CATANIA – Con una deliberazione di questi giorni la sezione di controllo per la Regione Siciliana della Corte dei Conti ha respinto come inammissibile la richiesta di parere avanzata dall’amministrazione del Comune di Catania circa i rimborsi dovuti ai cittadini riguardo al canone fognatura e depurazione, per due anni estorto agli utenti Sidra nonostante tale servizio sia assente in quasi tutta la città di Catania.

Con questa manovra la Giunta cercava, giocando con i termini di prescrizione, di incassare definitivamente una notevole massa di denaro che invece deve essere restituita ai cittadini.

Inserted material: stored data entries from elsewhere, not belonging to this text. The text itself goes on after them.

--- src/rtl/core/rpn_pkg.sv ---
package rpn_pkg;

   // Byte codes that the path rules look at.
   localparam logic [7:0] CHR_SPACE  = 8'h20;
   localparam logic [7:0] CHR_DEL    = 8'h7F;
   localparam logic [7:0] CHR_SLASH  = 8'h2F;
   localparam logic [7:0] CHR_BSLASH = 8'h5C;
   localparam logic [7:0] CHR_COLON  = 8'h3A;
   localparam logic [7:0] CHR_DOT    = 8'h2E;
   localparam logic [7:0] CHR_NONE   = 8'h00;

   // Most dots a component may hold back before it turns ordinary.
   localparam logic [1:0] MAX_HELD_DOTS = 2'd2;

   // Fixed result slots of one burst, in output order.
   localparam int SLOT_SEP     = 0;
   localparam int SLOT_DOT1    = 1;
   localparam int SLOT_DOT2    = 2;
   localparam int SLOT_BYTE    = 3;
   localparam int SLOT_VERDICT = 4;
   localparam int NUM_SLOTS    = 5;

   typedef logic [NUM_SLOTS-1:0] slot_mask_type;

   // Results caused by one input beat.
   typedef struct packed {
      slot_mask_type mask;
      logic [7:0]    byte_val;
      logic          path_ok;
   } burst_type;

endpackage

--- src/rtl/core/rpn_step.sv ---
module rpn_step
   import rpn_pkg::*;
(
   input  logic       clock,
   input  logic       reset,
   input  logic       accept,
   input  logic [7:0] chr,
   input  logic       has_char,
   input  logic       last,
   output burst_type  burst
);

   logic       seen_byte_ff, seen_byte_in;
   logic       sep_pending_ff, sep_pending_in;
   logic       in_component_ff, in_component_in;
   logic       only_dots_ff, only_dots_in;
   logic [1:0] held_dots_ff, held_dots_in;
   logic       prev_was_sep_ff, prev_was_sep_in;
   logic       failed_ff, failed_in;
   logic       is_sep;
   logic       is_bad;

   assign is_sep = (chr == CHR_SLASH) || (chr == CHR_BSLASH);
   assign is_bad = (chr < CHR_SPACE) || (chr == CHR_DEL) || (chr == CHR_COLON);

   // Working values start from the stored state and are updated in model order.
   always_comb begin
      seen_byte_in    = seen_byte_ff;
      sep_pending_in  = sep_pending_ff;
      in_component_in = in_component_ff;
      only_dots_in    = only_dots_ff;
      held_dots_in    = held_dots_ff;
      prev_was_sep_in = prev_was_sep_ff;
      failed_in       = failed_ff;
      burst.mask      = '0;
      burst.byte_val  = chr;
      burst.path_ok   = 1'b0;

      if (has_char) begin
         if (failed_ff) begin
            failed_in = 1'b1;
         end else if (is_bad) begin
            failed_in = 1'b1;
         end else if (is_sep) begin
            if (!seen_byte_ff) begin
               failed_in = 1'b1;
            end else if (in_component_ff) begin
               if (only_dots_ff && (held_dots_ff != 2'd0)) begin
                  failed_in = 1'b1;
               end else begin
                  in_component_in = 1'b0;
                  sep_pending_in  = 1'b1;
               end
            end
            prev_was_sep_in = 1'b1;
         end else begin
            if (!in_component_ff) begin
               in_component_in = 1'b1;
               only_dots_in    = 1'b1;
               held_dots_in    = 2'd0;
            end
            if (only_dots_in) begin
               if ((chr == CHR_DOT) && (held_dots_in < MAX_HELD_DOTS)) begin
                  held_dots_in = held_dots_in + 2'd1;
               end else begin
                  // Flush the owed separator and held dots ahead of this byte.
                  burst.mask[SLOT_SEP]  = sep_pending_in;
                  burst.mask[SLOT_DOT1] = (held_dots_in != 2'd0);
                  burst.mask[SLOT_DOT2] = (held_dots_in == MAX_HELD_DOTS);
                  burst.mask[SLOT_BYTE] = 1'b1;
                  sep_pending_in        = 1'b0;
                  held_dots_in          = 2'd0;
                  only_dots_in          = 1'b0;
               end
            end else begin
               burst.mask[SLOT_BYTE] = 1'b1;
            end
            prev_was_sep_in = 1'b0;
         end
         seen_byte_in = 1'b1;
      end

      if (last) begin
         burst.mask[SLOT_VERDICT] = 1'b1;
         burst.path_ok = !failed_in && seen_byte_in && !prev_was_sep_in &&
                         in_component_in && !(only_dots_in && (held_dots_in != 2'd0));
         seen_byte_in    = 1'b0;
         sep_pending_in  = 1'b0;
         in_component_in = 1'b0;
         only_dots_in    = 1'b1;
         held_dots_in    = 2'd0;
         prev_was_sep_in = 1'b0;
         failed_in       = 1'b0;
      end
   end

   always_ff @(posedge clock) begin
      if (reset) begin
         seen_byte_ff    <= 1'b0;
         sep_pending_ff  <= 1'b0;
         in_component_ff <= 1'b0;
         only_dots_ff    <= 1'b1;
         held_dots_ff    <= 2'd0;
         prev_was_sep_ff <= 1'b0;
         failed_ff       <= 1'b0;
      end else if (accept) begin
         seen_byte_ff    <= seen_byte_in;
         sep_pending_ff  <= sep_pending_in;
         in_component_ff <= in_component_in;
         only_dots_ff    <= only_dots_in;
         held_dots_ff    <= held_dots_in;
         prev_was_sep_ff <= prev_was_sep_in;
         failed_ff       <= failed_in;
      end
   end

endmodule

--- src/rtl/core/rpn_burst.sv ---
module rpn_burst
   import rpn_pkg::*;
(
   input  logic       clock,
   input  logic       reset,
   input  logic       load,
   input  burst_type  burst,
   output logic       can_load,
   output logic       out_valid,
   input  logic       out_ready,
   output logic [7:0] out_char,
   output logic       is_char,
   output logic       path_ok,
   output logic       end_of_path
);

   slot_mask_type mask_ff, mask_in;
   logic [7:0]    byte_ff;
   logic          ok_ff;
   slot_mask_type head;
   slot_mask_type rest;
   logic          fire;

   // The lowest pending slot is the result on the port.
   assign head      = mask_ff & (~mask_ff + slot_mask_type'(1));
   assign rest      = mask_ff & ~head;
   assign out_valid = (mask_ff != '0);
   assign fire      = out_valid && out_ready;
   assign can_load  = !out_valid || (fire && (rest == '0));

   assign is_char     = !head[SLOT_VERDICT];
   assign end_of_path = head[SLOT_VERDICT];
   assign path_ok     = head[SLOT_VERDICT] && ok_ff;

   always_comb begin
      if (head[SLOT_SEP]) begin
         out_char = CHR_SLASH;
      end else if (head[SLOT_DOT1] || head[SLOT_DOT2]) begin
         out_char = CHR_DOT;
      end else if (head[SLOT_BYTE]) begin
         out_char = byte_ff;
      end else begin
         out_char = CHR_NONE;
      end
   end

   always_comb begin
      mask_in = mask_ff;
      if (fire) begin
         mask_in = rest;
      end
      if (load) begin
         mask_in = burst.mask;
      end
   end

   always_ff @(posedge clock) begin
      if (reset) begin
         mask_ff <= '0;
      end else begin
         mask_ff <= mask_in;
      end
   end

   always_ff @(posedge clock) begin
      if (load) begin
         byte_ff <= burst.byte_val;
         ok_ff   <= burst.path_ok;
      end
   end

`ifndef ASSERT_OFF
   a_load_when_free : assert property (@(posedge clock) disable iff (reset)
      load |-> can_load)
      else $error("burst loaded over pending results");
   a_drain_continues : assert property (@(posedge clock) disable iff (reset)
      (fire && (rest != '0) && !load) |=> out_valid)
      else $error("pending results lost while draining");
   a_dots_in_order : assert property (@(posedge clock) disable iff (reset)
      load |=> !(mask_ff[SLOT_DOT2] && !mask_ff[SLOT_DOT1]))
      else $error("second held dot without first");
   a_verdict_last : assert property (@(posedge clock) disable iff (reset)
      (out_valid && end_of_path) |-> (rest == '0))
      else $error("verdict is not the final result of its burst");
`endif

endmodule

--- src/rtl/core/repo_path_normalizer.sv ---
// Channel  Dir  tdata                          tuser       tlast
// req      in   [7:0] path byte                has_char    last beat of path
// rsp      out  [7:0] out byte, [8] path_ok    is_char     verdict beat
//
// One path byte is taken per beat and a beat may be accepted in every cycle.
// Each accepted beat yields zero to five result beats, drained one per cycle
// while rsp_tready is high; a beat with more than one result stalls req
// until its last result leaves. The synchronous reset clears the path state
// and the pending results. req is accepted when no result is pending or while
// the last pending result of the previous beat leaves.
module repo_path_normalizer
   import rpn_pkg::*;
(
   input  logic        clock,
   input  logic        reset,
   input  logic        req_tvalid,
   output logic        req_tready,
   input  logic [7:0]  req_tdata,   // [7:0] chr
   input  logic        req_tuser,   // [0] has_char
   input  logic        req_tlast,
   output logic        rsp_tvalid,
   input  logic        rsp_tready,
   output logic [15:0] rsp_tdata,   // [7:0] out_char, [8] path_ok, [15:9] zero
   output logic        rsp_tuser,   // [0] is_char
   output logic        rsp_tlast
);

   logic      accept;
   burst_type burst;
   logic [7:0] out_char;
   logic       path_ok;

   // A beat is taken when the result register is free or frees this cycle.
   assign accept = req_tvalid && req_tready;

   // The step unit holds the per-path state and works out the burst.
   rpn_step u_step (
      .clock    (clock),
      .reset    (reset),
      .accept   (accept),
      .chr      (req_tdata),
      .has_char (req_tuser),
      .last     (req_tlast),
      .burst    (burst)
   );

   // The burst register holds one beat's results and sends them in order.
   rpn_burst u_burst (
      .clock       (clock),
      .reset       (reset),
      .load        (accept),
      .burst       (burst),
      .can_load    (req_tready),
      .out_valid   (rsp_tvalid),
      .out_ready   (rsp_tready),
      .out_char    (out_char),
      .is_char     (rsp_tuser),
      .path_ok     (path_ok),
      .end_of_path (rsp_tlast)
   );

   assign rsp_tdata = {7'd0, path_ok, out_char};

endmodule

--- config.mk ---
export PLATFORM = sky130hd
export DESIGN_NAME = repo_path_normalizer
export DESIGN_NICKNAME = d
export VERILOG_FILES = /design/src/rtl/core/rpn_pkg.sv /design/src/rtl/core/rpn_step.sv /design/src/rtl/core/rpn_burst.sv /design/src/rtl/core/repo_path_normalizer.sv
export SDC_FILE = /design/constraint.sdc
export NUM_CORES = 1
export LEC_CHECK = 0
export BUFFER_PORTS_ARGS = -buffer_cell sky130_fd_sc_hd__buf_2
export CORE_ASPECT_RATIO = 1.25
export CORE_MARGIN = 5
export CORE_UTILIZATION = 45
export CTS_CLUSTER_SIZE = 40
export DETAILED_ROUTE_END_ITERATION = 6
export PLACE_DENSITY = 0.71
export SYNTH_ARGS = -nofsm -noshare
export SYNTH_HDL_FRONTEND = slang
export SYNTH_SLANG_ARGS = --single-unit
--- constraint.sdc ---
create_clock -name clock -period 1.6 [get_ports clock]
set_input_delay 0.16 -clock clock [delete_from_list [all_inputs] [get_ports clock]]
set_output_delay 0.16 -clock clock [all_outputs]
set_load 0.005 [all_outputs]
==> results of run 1 <==
## cell usage in the layout (no fill, tap or decap), drive strengths merged, types with 4 or more instances in the layout
master | netlist | final
and3 | 6 | 6
o21ai | 12 | 12
nand2 | 22 | 22
edfxtp | 9 | 9
nor4b | 4 | 4
buf | 10 | 66
a21oi | 14 | 14
conb | 1 | 7
dfxtp | 13 | 13
nor2b | 6 | 6
inv | 10 | 10
nor2 | 6 | 6
nand4b | 4 | 4
## logic make-up after synthesis
| family | after synthesis | synth area share (%) |
|---|---|---|
| buffers and inverters | 23 | 8.89 |
| DFF | 22 | 37.0 |
| AOI/OAI and AO/OA | 44 | 22.1 |
| adders and majority gates | 3 | 2.53 |
| other | 1 | 0.261 |
| and+or+nand+nor | 69 | 29.2 |
## cell type report
cell class | instances | area share, %
clock buffer | 3 | 1.96
clock inverter | 1 | 1.42
tap | 37 | 2.20
timing repair buffer | 66 | 22.8
inverter | 10 | 1.90
sequential | 22 | 26.4
multi-input combinational | 123 | 43.4
## power groups by stage
stage / Sequential, mW / Clock [mW] / Combinational, mW
after detailed placement: 0.652 / 0 / 0.288
after floorplan: 0.651 / 0 / 0.177
after global placement: 0.651 / 0 / 0.276
final: 0.636 / 0.499 / 0.343
after CTS: 0.636 / 0.519 / 0.311
after global routing: 0.641 / 0.557 / 0.374
## layer usage
metal  up-vias  track usage, %  wire length, µm
met5         -               0                0
met4         0            4.82               76
met2        44            35.2             2180
li1        711               -                -
met3         6            2.12              203
met1       683            22.3             1490
## registers in the layout, summed over array words and instances, names as in the netlist
name                    flops
u_burst.ok_ff               1
u_step.only_dots_ff         1
u_step.prev_was_sep_ff      1
u_step.in_component_ff      1
u_burst.mask_ff             5
u_burst.byte_ff             8
u_step.sep_pending_ff       1
u_step.held_dots_ff         2
u_step.seen_byte_ff         1
u_step.failed_ff            1
## path summary, 6_finish.rpt
kind,from,end,slack (ns)
worst min register to register,u_step.prev_was_sep_ff$_SDFFE_PP0P_,u_step.prev_was_sep_ff$_SDFFE_PP0P_,0.52
worst max register to register,u_burst.mask_ff[3]$_SDFFE_PP0P_,u_burst.byte_ff[0]$_DFFE_PP_,-0.12
worst max-delay path,u_burst.mask_ff[3]$_SDFFE_PP0P_,u_burst.byte_ff[0]$_DFFE_PP_,-0.12
worst min-delay path,req_tdata[0],u_burst.byte_ff[0]$_DFFE_PP_,0.12
## what timing repair did
action,4_1_cts,5_1_grt
cloned,0,1
setup buffers,7,2
gates resized for setup,17,30
pin swaps,9,17
endpoints found under the setup margin,27,32
==> qor.csv, run 1 <==
metric,value,unit
status,"complete, but fails checks",
violations,negative setup slack,
cts_made_buffers,3,
synth-edff-count,9,
worstPathMaxFanout,13,
diodes,0,
layout-drive-gt1-share,48.0,%
hold_buffers,0,
post_drt_wl_per_cell,15.1,µm
grt_pass1_vias,1432,
power_per_cell_area,701,nW/µm²
drv_slew,0,
whs,0.117,ns
synth_most_common_cell,nand2_1,
cp-start-kind,register,
clock_latency,0.25,ns
vias,1444,
endpoint_kind,register,
place_hpwl,2790,µm
portBuffers,26,
synth_area,1440,µm²
seqCellArea,556,µm²
async_flop_share,0,%
drt_iter0_drc,56,
antenna_left,0,
synth.distinct_cells,52,
place_area,1790,µm²
yosysSeqAreaShare,37.0,%
power,1.48,mW
final.fill_count,253,
clock-sinks,22,
fin_crit,1.72,ns
setup_viol,26,
final_design_area_no_fill,2110,µm²
critPathRequiredTime,1.63,ns
yosysTopAreaCell,edfxtp_1,
synth_top_area_share,18.8,%
cp.depth,5,
maxCapViolations,0,
syn_area_per_cell,8.86,µm²
first_pass_iters,5,
num_io_pins,34,
synthCells,162,
path_class,register to register,
setup_ws,-0.120,ns
die_h,73.1,µm
path_buf_inv,3,
grt_max_degree,14,
synthTopCellsByArea,"edfxtp_1 19%, dfxtp_1 18%, nand2_1 5.8%",
ir_drop,0.939,mV
area_delta_synth_final,46.9,%
finish.utilization,67.2,%
ys_warn_count,0,
clkTransAtPathRegs,0.07,ns
fmax,581,MHz
leakage,0.964,nW
p_switching,0.356,mW
preCtsSetupSlack,-0.107,ns
cts-root-buf,clkbuf_8,
cp.arrival,1.75,ns
routed_wl,3950,µm
crit_chain,"inv_2, maj3_2, a211oi_4, inv_4, buf_12",
synth_seq_cells,22,
intPower,1.12,mW
synth_common_cells,"22 x nand2_1, 13 x dfxtp_1, 12 x a21oi_1, 12 x o21ai_0",
fin_crit_sh,107,%
synth_ff_type,dfxtp_1,
core_area,3140,µm²
crit_family,compound AO/OA/AOI/OAI gates,
grt_usage,18.9,%
rsz0062_at_grt,yes,
viasPerCell,5.51,
finalClockSkew,0.00375,ns
combPwrFrac,23.2,%
die_area,4430,µm²
setup_tns,-1.83,ns
cts_tree,yes,
htreeDepth,1,
hold_class,input port to register,
rows,23,
grt_pass1_wl,6430,µm
multiInputGateArea,915,µm²
r2r_cells,5,
dp_cells,248,
worstHoldPathCells,1,
route.detailed.drc,0,
seq_power_share,43.0,%
place.gp.congestion,0.903,
critPathMaxStageDelay,0.41,ns
clk_path_buf_depth,2,
hold_viol_final,0,
initial_core_util,45.8,%
switching_share,24.1,%
crit_slowest_cell,a211oi_4,
antenna_found_initial,0,
fin_cells,262,
grt-ovfl-total,0,
die_w,60.5,µm
final_net_count,242,
pwr-share-clk,33.8,%
Note: power is estimated with default switching activity, not from simulation.
==> run 2, diff against run 1 <==
ABC_AREA = 1   (was default)
==> qor.csv, run 2 <==
metric,value,unit
fin_crit_sh,93.2,%
portBuffers,26,
synth_most_common_cell,nand2_1,
viasPerCell,4.75,
status,finished clean,
preCtsSetupSlack,0.0253,ns
maxCapViolations,0,
synth-edff-count,9,
clk_path_buf_depth,2,
drt_iter0_drc,49,
async_flop_share,0,%
drv_slew,0,
die_h,74.3,µm
place.gp.congestion,0.930,
final_net_count,279,
post_cts_buffers,0,
synth.distinct_cells,27,
power,1.33,mW
final_cell_mix,"71 x nand2_1, 37 x inv_1, 28 x nor2_1",
grt-ovfl-total,0,
hold_viol_final,0,
grt_max_degree,13,
largest_reg_flops,8,
syn_area_per_cell,6.55,µm²
reg.largest.list,"u_burst.byte_ff: 8 flops, u_burst.mask_ff: 5 flops, u_step.held_dots_ff: 2 flops",
cp.arrival,1.62,ns
grt_pass1_vias,1323,
synth_area,1490,µm²
fin_crit,1.49,ns
cpMostUsedCell,nand2_1,
fmax,671,MHz
die_w,61.4,µm
worstPathMaxFanout,5,
routed_wl,3070,µm
critPathMaxStageDelay,0.33,ns
route.detailed.drc,0,
cp-start-kind,register,
post_drt_wl_per_cell,10.3,µm
vias,1419,
grt_usage,15.3,%
yosysSeqAreaShare,35.7,%
synth_seq_cells,22,
multiInputGateArea,766,µm²
clkTransAtPathRegs,0.08,ns
largest-register,u_burst.byte_ff,
die_area,4560,µm²
path_buf_inv,2,
ys_warn_count,0,
endpoint_kind,register,
seqCellArea,537,µm²
hold_class,input port to register,
finalClockSkew,0.00294,ns
critPathRequiredTime,1.73,ns
setup_viol,0,
synth_ff_type,dfxtp_1,
clock_latency,0.26,ns
grt_pass1_wl,5330,µm
setup_ws,0.110,ns
initial_core_util,46.5,%
area_delta_synth_final,18.2,%
power_per_cell_area,758,nW/µm²
layout-drive-gt1-share,24.0,%
final.fill_count,332,
rows,23,
cts_made_buffers,3,
core_area,3190,µm²
num_io_pins,34,
path_class,register to register,
diodes,0,
synthCells,227,
fin_cells,299,
crit_chain,"nor2_1, nand4_2, nor2_2, nand2_1, nand2_1, inv_1, nand2_1, nand2_1, inv_1",
cts_tree,yes,
final_common_cell,nand2_1,
yosysTopAreaCell,nand2_1,
rsz0062_at_grt,no,
first_pass_iters,4,
antenna_left,0,
hold_buffers,0,
crit_family,simple AND/OR/NAND/NOR gates,
place_hpwl,2520,µm
antenna_found_initial,0,
setup_tns,0,ns
synth_top_area_share,18.4,%
synthTopCellsByArea,"nand2_1 18%, edfxtp_1 18%, dfxtp_1 18%",
cts-root-buf,clkbuf_8,
htreeDepth,1,
dp_cells,295,
ir_drop,0.377,mV
crit_slowest_cell,dfxtp_1,
synth_common_cells,"73 x nand2_1, 38 x inv_1, 31 x nor2_1",
leakage,0.932,nW
clock-sinks,22,
cts_resized,0,
finish.utilization,55.0,%
-- run 2: changes by cell type in the layout (fill, tap and decap cells not counted), sizes merged, moves of 4 or more --
| cell | before | now |
|---|---|---|
| nand4b | 4 | 0 |
| nand2 | 22 | 77 |
| buf | 66 | 37 |
| nor2b | 6 | 0 |
| nor4b | 4 | 0 |
| nor2 | 6 | 34 |
| a21oi | 14 | 10 |
| o21ai | 12 | 6 |
| and3 | 6 | 0 |
| inv | 10 | 38 |
| nand3 | 3 | 14 |
-- run 2: metal layers --
metal,up-vias,track usage [%],share of wire (%)
met5,-,0,0
met4,0,6.37,1.9
met3,7,2.60,5.9
met2,37,27.2,51
met1,620,17.8,41
li1,755,-,-
-- run 2: final cells by class --
class                      instances  area share [%]
inverter                          38            8.12
sequential                        22            30.6
clock buffer                       4            2.56
timing repair buffer              37            12.5
multi-input combinational        161            43.6
tap                               37            2.64
-- run 2: path summary, 6_finish.rpt --
path,from,end,slack (ns),depth (start not counted)
hold reg to reg,u_step.held_dots_ff[0]$_SDFFE_PP0P_,u_step.held_dots_ff[0]$_SDFFE_PP0P_,0.47,2
setup / recovery,u_step.failed_ff$_SDFFE_PP0P_,u_burst.ok_ff$_SDFFCE_PN0P_,0.11,9
hold / removal,req_tdata[3],u_burst.byte_ff[3]$_DFFE_PP_,0.10,1
setup reg to reg,u_step.failed_ff$_SDFFE_PP0P_,u_burst.ok_ff$_SDFFCE_PN0P_,0.11,9
-- run 2: logic make-up after synthesis --
group | Yosys count | share of synthesized area, %
buffers and inverters | 50 | 15.7
AOI/OAI and AO/OA | 22 | 8.25
adders and majority gates | 2 | 1.68
and+or+nand+nor | 130 | 38.4
DFF | 22 | 35.7
other | 1 | 0.252
-- run 2: metrics by stage --
step / area [µm²] / hold WS [ns]
2_1_floorplan: 1510 / 0.259
3_3_place_gp: 1680 / 0.369
3_5_place_dp: 1680 / 0.370
4_1_cts: 1720 / 0.0951
5_1_grt: 1760 / 0.0950
6_report: 1760 / 0.103
-- run 2: report_power, final --
| part | internal (mW) | leakage (nW) | switching, mW | total (mW) |
|---|---|---|---|---|
| clock network | 0.177 | 0.0228 | 0.170 | 0.347 |
| registers | 0.627 | 0.195 | 0.0202 | 0.648 |
| logic | 0.134 | 0.714 | 0.203 | 0.337 |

Per oltre due anni, dal 2006 al 2008, la Sidra ha raddoppiato l’ammontare delle bollette facendo pagare ai propri utenti il canone fognature e depurazione, un servizio inesistente nella città di Catania.  Nel 2008 una sentenza della Corte Costituzionale ha dichiarato l’illegittimità’ di questo canone e in seguito una norma ha previsto la restituzione agli utenti. Nonostante le migliaia di richieste di rimborso presentate sia collettivamente sia da singoli utenti e le proteste sotto gli uffici della Sidra, dopo quasi otto anni nulla è stato ancora rimborsato. E adesso il comune, unico azionista della Sidra, cerca, beffardamente, di applicare al rimborso il termine di prescrizione di cinque anni.

Oggi la Corte dei Conti respinge il giochetto e il Comune di Catania fa l’ennesima figuraccia. I rimborsi Sidra sono un diritto dei cittadini. Da parte nostra continueremo una battaglia, ormai decennale, su una vicenda che è esemplare di come diritti elementari siano negati in questa città.